Synthesis and synthetic process optimization of the enterovirus 71 3C protease inhibitor NK-1.8k / 国际药学研究杂志

ABSTRACT

Objective: To synthesize the enterovirus 71 3C protease inhibitor NK-1.8k and optimize the synthetic process. Methods: With N-Boc-L-glutamic acid dimethyl ester as the starting material, the target compound NK-1.8k was synthesized via the substitution, reductive amination, deprotection, amide condensation, hydrolysis, and reduction reactions. Compared with the original synthetic route, the tandem string type in the important intermediate 5 synthesis was changed to parallel type, thereby the total synthetic reactions were condensed from seven steps to six steps, and some post-processing methods were also optimized. Results: The structures of intermediates and the target compound were confirmed by MS and 1H NMR data, and the total yield of the target compound synthesis was increased to 13.3% from 10.7% of the original route.
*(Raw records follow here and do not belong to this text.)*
==> src/rtl/crf_pkg.sv <==
package crf_pkg;
  localparam int          RF_COUNT      = 32;
  localparam int          DATA_W        = 8;
  localparam logic [15:0] DS_RF_LIMIT   = 16'h0020;
  localparam logic [15:0] IO_OFFSET     = 16'h0020;
  localparam logic [15:0] FLAGS_DS_ADDR = 16'h005F;
  localparam logic [5:0]  FLAGS_IO_ADDR = 6'(FLAGS_DS_ADDR - IO_OFFSET);
  localparam logic [7:0]  FLAGS_RESET   = 8'h00;
  localparam logic [15:0] WORD_RESET    = 16'h0000;
  localparam int          PTR_X_LO      = 26;
  localparam int          PTR_Y_LO      = 28;
  localparam int          PTR_Z_LO      = 30;
  localparam int          BIT_I         = 7;
  localparam int          BIT_T         = 6;
  localparam int          BIT_H         = 5;
  localparam int          BIT_S         = 4;
  localparam int          BIT_V         = 3;
  localparam int          BIT_N         = 2;
  localparam int          BIT_Z         = 1;
  localparam int          BIT_C         = 0;
  localparam logic [7:0]  MASK_ARITH    = 8'h3F;
  localparam logic [7:0]  MASK_LOGIC    = 8'h1E;
  localparam logic [7:0]  MASK_SHIFT    = 8'h1F;
  localparam logic [7:0]  MASK_INCDEC   = 8'h1E;
  localparam logic [7:0]  MASK_T        = 8'h40;
  localparam logic [7:0]  MASK_NONE     = 8'h00;

  typedef enum logic [4:0] {
    OP_NONE  = 5'h00,
    OP_ADD   = 5'h01,
    OP_ADC   = 5'h02,
    OP_SUB   = 5'h03,
    OP_SBC   = 5'h04,
    OP_AND   = 5'h05,
    OP_OR    = 5'h06,
    OP_EOR   = 5'h07,
    OP_COM   = 5'h08,
    OP_NEG   = 5'h09,
    OP_INC   = 5'h0A,
    OP_DEC   = 5'h0B,
    OP_LSR   = 5'h0C,
    OP_ROR   = 5'h0D,
    OP_ASR   = 5'h0E,
    OP_SWAP  = 5'h0F,
    OP_MOV   = 5'h10,
    OP_CP    = 5'h11,
    OP_BIT_STORE = 5'h12,
    OP_BIT_LOAD  = 5'h13
  } crf_alu_op_type;

  typedef struct packed {
    logic i;
    logic t;
    logic h;
    logic s;
    logic v;
    logic n;
    logic z;
    logic c;
  } crf_flags_type;

  typedef struct packed {
    logic           valid;
    crf_alu_op_type op;
    logic [4:0]     rd;
    logic [4:0]     rr;
    logic [7:0]     imm;
    logic           use_imm;
    logic [2:0]     bit_sel;
  } crf_alu_req_type;
endpackage

==> src/rtl/crf_core.sv <==
`timescale 1ns/100ps
module crf_core import crf_pkg::*; #(
  parameter int REGS = RF_COUNT
) (
  input  wire logic            i_clk,
  input  wire logic            i_reset,
  input  wire logic [15:0]     i_prog_word,
  input  wire logic            i_prog_valid,
  input  wire logic            i_fetch_hold,
  input  wire logic            i_fetch_flush,
  output logic [15:0]          o_exec_word,
  output logic                 o_exec_valid,
  input  wire crf_alu_req_type i_alu_req,
  output logic [7:0]           o_rd_data,
  output logic [7:0]           o_rr_data,
  output logic [7:0]           o_alu_result,
  input  wire logic            i_wide_rd_wr,
  input  wire logic            i_wide_wr,
  input  wire logic [3:0]      i_wide_pair,
  input  wire logic [15:0]     i_wide_wdata,
  output logic [15:0]          o_wide_rdata,
  input  wire logic [15:0]     i_ds_addr,
  input  wire logic            i_ds_rd,
  input  wire logic            i_ds_wr,
  input  wire logic [7:0]      i_ds_wdata,
  output logic [7:0]           o_ds_rdata,
  input  wire logic [5:0]      i_io_addr,
  input  wire logic            i_io_rd,
  input  wire logic            i_io_wr,
  input  wire logic [7:0]      i_io_wdata,
  output logic [7:0]           o_io_rdata,
  output logic [15:0]          o_ptr_x,
  output logic [15:0]          o_ptr_y,
  output logic [15:0]          o_ptr_z,
  output logic [15:0]          o_flash_addr,
  input  wire logic            i_irq_pending,
  input  wire logic            i_irq_ready,
  output logic                 o_irq_take,
  input  wire logic            i_irq_return,
  input  wire logic            i_irq_on,
  input  wire logic            i_irq_off,
  output crf_flags_type        o_flags
);
  logic [7:0]    rf_r [REGS];
  logic [7:0]    rf_nxt [REGS];
  crf_flags_type flags_r;
  crf_flags_type flags_nxt;
  logic [15:0]   exec_word_r;
  logic [15:0]   exec_word_nxt;
  logic          exec_valid_r;
  logic          exec_valid_nxt;
  logic [7:0]    result_r;
  logic [7:0]    ds_rdata_r;
  logic [7:0]    ds_rdata_nxt;
  logic [7:0]    io_rdata_r;
  logic [7:0]    io_rdata_nxt;

  // Instruction prefetch stage
  assign exec_word_nxt  = (i_prog_valid & ~i_fetch_hold) ?
                          i_prog_word : exec_word_r;
  assign exec_valid_nxt = i_fetch_flush ? 1'b0 :
                          i_fetch_hold  ? exec_valid_r :
                          i_prog_valid;

  always_ff @(posedge i_clk or posedge i_reset) begin
    if (i_reset) begin
      exec_word_r  <= WORD_RESET;
      exec_valid_r <= 1'b0;
    end else begin
      exec_word_r  <= exec_word_nxt;
      exec_valid_r <= exec_valid_nxt;
    end
  end

  assign o_exec_word  = exec_word_r;
  assign o_exec_valid = exec_valid_r;

  // Operand fetch
  wire [7:0] rd_val = rf_r[i_alu_req.rd];
  wire [7:0] rr_val = rf_r[i_alu_req.rr];
  wire [7:0] b_val  = i_alu_req.use_imm ? i_alu_req.imm : rr_val;

  assign o_rd_data = rd_val;
  assign o_rr_data = rr_val;

  wire [7:0]     alu_res;
  crf_flags_type alu_flags;
  wire [7:0]     alu_mask;
  wire           alu_write;

  crf_alu crf_alu_inst (
    .i_op      (i_alu_req.op),
    .i_a       (rd_val),
    .i_b       (b_val),
    .i_flags   (flags_r),
    .i_bit_sel (i_alu_req.bit_sel),
    .o_res     (alu_res),
    .o_flags   (alu_flags),
    .o_mask    (alu_mask),
    .o_write   (alu_write)
  );

  wire alu_we     = i_alu_req.valid & alu_write;
  wire alu_fl_upd = i_alu_req.valid;

  // Wide pair access for 16-bit result and operand
  wire [4:0]  wide_lo = {i_wide_pair, 1'b0};
  wire [4:0]  wide_hi = {i_wide_pair, 1'b1};
  assign o_wide_rdata = {rf_r[wide_hi], rf_r[wide_lo]};

  // Data-space and I/O-space decode
  wire ds_hit_rf    = (i_ds_addr < DS_RF_LIMIT);
  wire ds_hit_flags = (i_ds_addr == FLAGS_DS_ADDR);
  wire io_hit_flags = (i_io_addr == FLAGS_IO_ADDR);
  wire [4:0] ds_idx = i_ds_addr[4:0];
  wire ds_rf_wr     = i_ds_wr & ds_hit_rf;
  wire sw_ds_fl_wr  = i_ds_wr & ds_hit_flags;
  wire sw_io_fl_wr  = i_io_wr & io_hit_flags;
  wire sw_fl_wr     = sw_ds_fl_wr | sw_io_fl_wr;
  wire [7:0] sw_fl_data = sw_io_fl_wr ? i_io_wdata : i_ds_wdata;

  assign ds_rdata_nxt = ~i_ds_rd     ? ds_rdata_r :
                        ds_hit_rf    ? rf_r[ds_idx] :
                        ds_hit_flags ? flags_r : 8'h00;
  assign io_rdata_nxt = ~i_io_rd     ? io_rdata_r :
                        io_hit_flags ? flags_r : 8'h00;

  // Register file, one flop group per register
  genvar g;
  generate
    for (g = 0; g < REGS; g++) begin : g_rf
      localparam logic [4:0] IDX = 5'(g);
      wire hit_wide = i_wide_wr & (IDX[4:1] == i_wide_pair);
      wire hit_alu  = alu_we & (IDX == i_alu_req.rd);
      wire hit_ds   = ds_rf_wr & (IDX == ds_idx);
      wire [7:0] wide_byte = IDX[0] ? i_wide_wdata[15:8] :
                                      i_wide_wdata[7:0];
      assign rf_nxt[g] = hit_wide ? wide_byte :
                         hit_alu  ? alu_res :
                         hit_ds   ? i_ds_wdata : rf_r[g];

      always_ff @(posedge i_clk or posedge i_reset) begin
        if (i_reset) begin
          rf_r[g] <= 8'h00;
        end else begin
          rf_r[g] <= rf_nxt[g];
        end
      end
    end
  endgenerate

  // Pointer views over the top six registers
  assign o_ptr_x      = {rf_r[PTR_X_LO + 1], rf_r[PTR_X_LO]};
  assign o_ptr_y      = {rf_r[PTR_Y_LO + 1], rf_r[PTR_Y_LO]};
  assign o_ptr_z      = {rf_r[PTR_Z_LO + 1], rf_r[PTR_Z_LO]};
  assign o_flash_addr = o_ptr_z;

  // Interrupt gating
  assign o_irq_take = i_irq_pending & i_irq_ready & flags_r.i;

  // Flag register next value
  wire [7:0] fl_alu = alu_fl_upd ?
                      ((alu_flags & alu_mask) | (flags_r & ~alu_mask)) :
                      flags_r;
  wire fl_i_set = i_irq_return | i_irq_on;
  wire fl_i_clr = o_irq_take | i_irq_off;
  wire fl_i_hw  = fl_i_set ? 1'b1 :
                  fl_i_clr ? 1'b0 : fl_alu[BIT_I];
  wire [7:0] fl_hw = {fl_i_hw, fl_alu[BIT_T:0]};

  assign flags_nxt = sw_fl_wr ? crf_flags_type'(sw_fl_data) :
                     crf_flags_type'(fl_hw);

  // Flags are untouched by interrupt entry apart from the enable
  always_ff @(posedge i_clk or posedge i_reset) begin
    if (i_reset) begin
      flags_r <= crf_flags_type'(FLAGS_RESET);
    end else begin
      flags_r <= flags_nxt;
    end
  end

  // Registered results and read data
  always_ff @(posedge i_clk or posedge i_reset) begin
    if (i_reset) begin
      result_r   <= 8'h00;
      ds_rdata_r <= 8'h00;
      io_rdata_r <= 8'h00;
    end else begin
      result_r   <= alu_we ? alu_res : result_r;
      ds_rdata_r <= ds_rdata_nxt;
      io_rdata_r <= io_rdata_nxt;
    end
  end

  assign o_alu_result = result_r;
  assign o_ds_rdata   = ds_rdata_r;
  assign o_io_rdata   = io_rdata_r;
  assign o_flags      = flags_r;

  // Wide read-modify-write marker is informational for the pair path
  wire unused_wide_rd_wr = i_wide_rd_wr;
endmodule

==> src/rtl/crf_alu.sv <==
`timescale 1ns/100ps
module crf_alu import crf_pkg::*; (
  input  wire crf_alu_op_type i_op,
  input  wire logic [7:0]     i_a,
  input  wire logic [7:0]     i_b,
  input  wire crf_flags_type  i_flags,
  input  wire logic [2:0]     i_bit_sel,
  output logic [7:0]          o_res,
  output crf_flags_type       o_flags,
  output logic [7:0]          o_mask,
  output logic                o_write
);
  wire       cin_add = (i_op == OP_ADC) & i_flags.c;
  wire       cin_sub = (i_op == OP_SBC) & i_flags.c;
  wire [8:0] add_w   = {1'b0, i_a} + {1'b0, i_b} + {8'h00, cin_add};
  wire [8:0] sub_w   = {1'b0, i_a} - {1'b0, i_b} - {8'h00, cin_sub};
  wire [7:0] neg_w   = 8'h00 - i_a;
  wire [7:0] bit_one = 8'h01 << i_bit_sel;

  logic [7:0] r;
  logic       h;
  logic       v;
  logic       c;
  logic       zero_chain;

  always_comb begin
    r          = i_a;
    h          = i_flags.h;
    v          = i_flags.v;
    c          = i_flags.c;
    zero_chain = 1'b0;
    o_mask     = MASK_NONE;
    o_write    = 1'b1;
    case (i_op)
      OP_ADD, OP_ADC: begin
        r = add_w[7:0];
        c = add_w[8];
        h = (i_a[3] & i_b[3]) | (i_b[3] & ~r[3]) | (~r[3] & i_a[3]);
        v = (i_a[7] & i_b[7] & ~r[7]) | (~i_a[7] & ~i_b[7] & r[7]);
        o_mask = MASK_ARITH;
      end
      OP_SUB, OP_SBC, OP_CP: begin
        r = sub_w[7:0];
        c = sub_w[8];
        h = (~i_a[3] & i_b[3]) | (i_b[3] & r[3]) | (r[3] & ~i_a[3]);
        v = (i_a[7] & ~i_b[7] & ~r[7]) | (~i_a[7] & i_b[7] & r[7]);
        zero_chain = (i_op == OP_SBC);
        o_mask  = MASK_ARITH;
        o_write = (i_op != OP_CP);
      end
      OP_AND, OP_OR, OP_EOR: begin
        r = (i_op == OP_AND) ? (i_a & i_b) :
            (i_op == OP_OR)  ? (i_a | i_b) : (i_a ^ i_b);
        v = 1'b0;
        o_mask = MASK_LOGIC;
      end
      OP_COM: begin
        r = ~i_a;
        v = 1'b0;
        c = 1'b1;
        o_mask = MASK_SHIFT;
      end
      OP_NEG: begin
        r = neg_w;
        c = (neg_w != 8'h00);
        h = neg_w[3] | i_a[3];
        v = (neg_w == 8'h80);
        o_mask = MASK_ARITH;
      end
      OP_INC, OP_DEC: begin
        r = (i_op == OP_INC) ? (i_a + 8'h01) : (i_a - 8'h01);
        v = (i_op == OP_INC) ? (r == 8'h80) : (r == 8'h7F);
        o_mask = MASK_INCDEC;
      end
      OP_LSR, OP_ROR, OP_ASR: begin
        r = (i_op == OP_LSR) ? {1'b0, i_a[7:1]} :
            (i_op == OP_ROR) ? {i_flags.c, i_a[7:1]} : {i_a[7], i_a[7:1]};
        c = i_a[0];
        v = r[7] ^ i_a[0];
        o_mask = MASK_SHIFT;
      end
      OP_SWAP: r = {i_a[3:0], i_a[7:4]};
      OP_MOV:  r = i_b;
      OP_BIT_STORE: begin
        o_write = 1'b0;
        o_mask  = MASK_T;
      end
      OP_BIT_LOAD: r = i_flags.t ? (i_a | bit_one) : (i_a & ~bit_one);
      default: o_write = 1'b0;
    endcase
  end

  always_comb begin
    o_res     = r;
    o_flags   = i_flags;
    o_flags.t = |(i_a & bit_one);
    o_flags.h = h;
    o_flags.v = v;
    o_flags.n = r[7];
    o_flags.z = zero_chain ? ((r == 8'h00) & i_flags.z) : (r == 8'h00);
    o_flags.s = r[7] ^ v;
    o_flags.c = c;
  end
endmodule

==> config.mk <==
export PLATFORM = sky130hd
export DESIGN_NAME = crf_core
export DESIGN_NICKNAME = d
export VERILOG_FILES = /design/src/rtl/crf_pkg.sv /design/src/rtl/crf_core.sv /design/src/rtl/crf_alu.sv
export SDC_FILE = /design/constraint.sdc
export NUM_CORES = 2
export LEC_CHECK = 0
export BUFFER_PORTS_ARGS = -buffer_cell sky130_fd_sc_hd__buf_2
export CAP_MARGIN = 20
export CORE_MARGIN = 8
export CORE_UTILIZATION = 45
export CTS_CLUSTER_DIAMETER = 40
export DETAILED_ROUTE_END_ITERATION = 8
export PLACE_DENSITY = 0.66
export RECOVER_POWER = 50
export SLEW_MARGIN = 20
export SYNTH_ARGS = -nofsm -noshare
export SYNTH_HDL_FRONTEND = slang
export SYNTH_SLANG_ARGS = --single-unit
==> constraint.sdc <==
create_clock -name i_clk -period 23.1 [get_ports i_clk]
set_input_delay 5.775 -clock i_clk [delete_from_list [all_inputs] [get_ports i_clk]]
set_output_delay 5.775 -clock i_clk [all_outputs]
set_load 0.005 [all_outputs]
==> results by group <==
Cells and area
  • Synthesis-to-layout area growth: 11.6%
  • Layout cells sized above 1: 0.230
  • Number of standard cells in the layout, taps in and fillers out: 4143
  • Nets@finish: 3408

Power and ir drop
  • Largest voltage drop on the vdd net: approximately 0.065 mV
  • Leak pwr: around 13 nW
  • Power density over cell area: a little over 90 nW/um^2

Clock tree
  • Post-CTS sizing: 0
  • Buffers inserted during post-CTS setup optimization: 0
  • Root buffer selected by CTS: sky130_fd_sc_hd__clkbuf_16
  • Number of clock sinks: 305
  • CTS H-Tree Depth: 2
  • Maximum buffer depth of the clock tree: 3
  • Clock latency reported for the late side of the worst-skew pair: 0.64 ns
  • Clock tree from TritonCTS: done
  • CTS clock-pin slew for the worst setup and hold paths: 0.05 ns
  • TritonCTS buffer count: 59
  • CTS Hold Buffers Added: 0

Global routing
  • GRT Total Usage: 0.412
  • First-pass GRT wire length: 212000 microns
  • Vias in the first global route: ~29000
  • Number of antenna violations at the first check in global routing: 12
  • GRT overflow: 0
  • Pin count of the biggest net entering global routing: 140

Floorplanning
  • Number of ports placed on the die boundary: 264
  • Rows: 92
  • Floorplan die area: 71400 sq um
  • Die Span Y: 267 microns
  • Width of the die: 267 microns
  • Std-Cell Core Area: 62700 sq um
  • Initial core utilization: 0.453

Critical path
  • Critical setup path kind: input port to asynchronous set/reset pin
  • Sort of element at the end of the critical path: asynchronous set/reset pin
  • Data required, critical path: 21.84 ns
  • Critical-path maximum fanout: 139
  • Kind of launch point of the worst setup path: input port
  • R2r worst-path depth: 22
  • Data arrival at the endpoint of the critical path: approximately 15 ns

Synth
  • Cells after synthesis: between 3000 and 4000
  • Yosys top cell by area: sky130_fd_sc_hd__dfrtp_1
  • Area share of the largest cell type after synthesis: 0.269
  • Synth Net Count: 3354
  • Most used flip-flop cell after synthesis: sky130_fd_sc_hd__dfrtp_1
  • Register area share after synthesis: 0.269
  • Number of storage elements in the synthesis netlist: 305
  • Count of flip-flops with a built-in enable after synthesis: 0
  • Largest cells by area after synthesis: sky130_fd_sc_hd__dfrtp_1 (27%), sky130_fd_sc_hd__mux4_2 (20%), sky130_fd_sc_hd__nand2_1 (5.6%)
  • Yosys cell types: 92
  • Average cell area after synthesis: 8.90 sq um
  • Fraction of registers with async set or reset after synthesis: 1.00
  • Post-synth design cell area: 28400 sq um
  • Synth Warn #: 0

Routing
  • Met3 routed wirelength: 26000 microns
  • DRC viols: 0
  • Metal2 WL: between 60000 and 70000 microns
  • Vias after detailed routing: 30500
  • Final antenna-violating net count: 0
  • Number of search-and-repair iterations in the first detailed-routing pass: 9
  • Per-cell via count in the routed design: 7.37
  • Highest routed metal layer: met5
  • Average routed wire per standard cell: 36.6 microns
  • Detailed Route WL: between 150000 and 200000 microns
  • Total routed wire length on the met1 layer: around 51000 microns
  • DRT iter0 DRCs: 5385

STA
  • Crit share post-route: 0.689
  • Max Transition Viols Final: 310
  • Setup skew after layout: roughly 0.039 ns
  • Headroom to the max-slew limit: -4.26
  • Highest Clock Rate: 62.8 MHz
  • Setup-violating endpoint count in the final report: 0
  • RSZ-0062 raised after global routing: false
  • Final setup TNS: 0 ns
  • Time the final worst path needs with I/O delays and setup: 15.92 ns
  • Final hold violation count: 0
  • Tightest Pin Transition: 7.89 ns

Placement
  • Placed instance count: 4029
  • Buffers on Ports: 262
  • Final RePlAce weighted congestion: 1.06
  • Half-perimeter wire length after placement: 106000 microns

Status
  • Run status: complete, but fails checks
  • Violations in the final reports: capacitance limit, slew limit

Job
  • Maximum Capacitance Violations: 3

Hold path
  • Number of cells on the worst hold path: 2
  • Class of the worst hold path: flop to flop
## final cells by class
cell class,instances,area (sq um)
fill,5991,31000
multi-input combinational,2485,19000
sequential,305,7630
timing repair buffer,331,1780
clock buffer,70,1570
tap,846,1060
clock inverter,39,457
inverter,64,241
antenna,3,7.51
## power by group
part / switching (mW) / internal (mW)
Combinational: 0.578 / 0.468
Clock: 0.335 / 0.558
Sequential: 0.313 / 0.662
Total: 1.23 / 1.69
## synthesized netlist by cell type (36+ instances only)
cell	n
sky130_fd_sc_hd__buf_4	70
sky130_fd_sc_hd__o21ai_0	231
sky130_fd_sc_hd__nor2b_1	40
sky130_fd_sc_hd__a21oi_1	240
sky130_fd_sc_hd__ha_1	38
sky130_fd_sc_hd__inv_1	55
sky130_fd_sc_hd__mux2_2	53
sky130_fd_sc_hd__nand2_1	427
sky130_fd_sc_hd__mux2i_1	122
sky130_fd_sc_hd__mux4_2	253
sky130_fd_sc_hd__a22oi_1	38
sky130_fd_sc_hd__dfrtp_1	305
sky130_fd_sc_hd__nand3_1	59
sky130_fd_sc_hd__o22ai_1	53
sky130_fd_sc_hd__a211oi_1	50
sky130_fd_sc_hd__o211ai_1	36
sky130_fd_sc_hd__a31oi_1	85
sky130_fd_sc_hd__buf_2	41
sky130_fd_sc_hd__nor2_1	319
sky130_fd_sc_hd__clkbuf_1	186
sky130_fd_sc_hd__nor3_1	51
## kinds of logic after synthesis
family / synth area share
xor+xnor: 0.00401
fa+ha+maj: 0.0210
buf+inv: 0.0671
simple gates: 0.165
flops: 0.269
compound gates: 0.210
mux: 0.265
## path summary, 6_finish.rpt
check / start / endpoint / slack (ns)
worst max-delay path: i_reset / rf_r[113] / 7.18
worst min-delay path: o_alu_result[1] / o_alu_result[1] / 0.48
worst max register to register: o_flash_addr[0] / rf_r[99] / 16.41
worst min register to register: o_alu_result[1] / o_alu_result[1] / 0.48
max in group i_clk: i_alu_req[17] / o_rd_data[4] / 7.55
min in group asynchronous: i_reset / rf_r[151] / 6.72
## layer usage
layer | GRT usage | vias to the layer above
met4 | 0.286 | 8
met2 | 0.575 | 2891
met5 | 0 | -
met3 | 0.204 | 775
met1 | 0.492 | 14700
li1 | - | 12100
## per-stage QoR
step | hold WS [ns] | worst slack [ns] | util | total power [mW] | area [sq um]
2_1_floorplan | 0.473 | 8.89 | - | 1.49 | 28400
3_3_place_gp | 0.460 | 7.75 | 0.474 | 1.94 | 29700
3_5_place_dp | 0.470 | 7.73 | 0.474 | 1.95 | 29700
4_1_cts | 0.481 | 7.73 | 0.506 | 2.84 | 31700
5_1_grt | 0.511 | 5.51 | 0.505 | 2.97 | 31700
6_report | 0.479 | 7.18 | 0.505 | 2.91 | 31700
## worst max-delay path, stage by stage
cell,delay [ns]
sky130_fd_sc_hd__buf_2,0.10
sky130_fd_sc_hd__clkinvlp_2,2.85
sky130_fd_sc_hd__clkbuf_1,5.58
## flip-flops by register name, indices dropped and copies added, names as in the netlist, named ones only
signal and count:
o_ptr_x 16, o_ptr_y 16, rf_r 208, o_flash_addr 16
o_flags 1, o_io_rdata 8, o_ds_rdata 8, o_alu_result 8
o_exec_word 16, o_exec_valid 1
## layout by cell type (no fill, tap or decap), types with 32 or more instances in the layout
master                      instances
sky130_fd_sc_hd__mux2_2            53
sky130_fd_sc_hd__ha_1              38
sky130_fd_sc_hd__nor3_1            50
sky130_fd_sc_hd__o21ai_0          231
sky130_fd_sc_hd__buf_4             70
sky130_fd_sc_hd__inv_1             54
sky130_fd_sc_hd__buf_2            220
sky130_fd_sc_hd__clkbuf_1          46
sky130_fd_sc_hd__a211oi_1          50
sky130_fd_sc_hd__a31oi_1           85
sky130_fd_sc_hd__o22ai_1           53
sky130_fd_sc_hd__o211ai_1          36
sky130_fd_sc_hd__a22oi_1           38
sky130_fd_sc_hd__nor2b_1           38
sky130_fd_sc_hd__nand2b_1          33
sky130_fd_sc_hd__nand2_1          427
sky130_fd_sc_hd__a221oi_1          32
sky130_fd_sc_hd__mux4_2           253
sky130_fd_sc_hd__dfrtp_1          305
sky130_fd_sc_hd__mux2i_1          122
sky130_fd_sc_hd__clkbuf_16         59
sky130_fd_sc_hd__a21oi_1          238
sky130_fd_sc_hd__nor2_1           314
sky130_fd_sc_hd__nand3_1           59
Power figures use the tool's default switching activity.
Conclusion: The synthetic route established in this article for NK-1.8k is reasonable and feasible, the raw materials used are cheap and easily available, the operation is simple, most of the reaction conditions are mild and controllable, the post-processing is simple, the intermediates are easy to separate and purify, the steps are short, and the yield is high. This method provides a valuable reference for the further synthesis of NK-1.8k and similar products.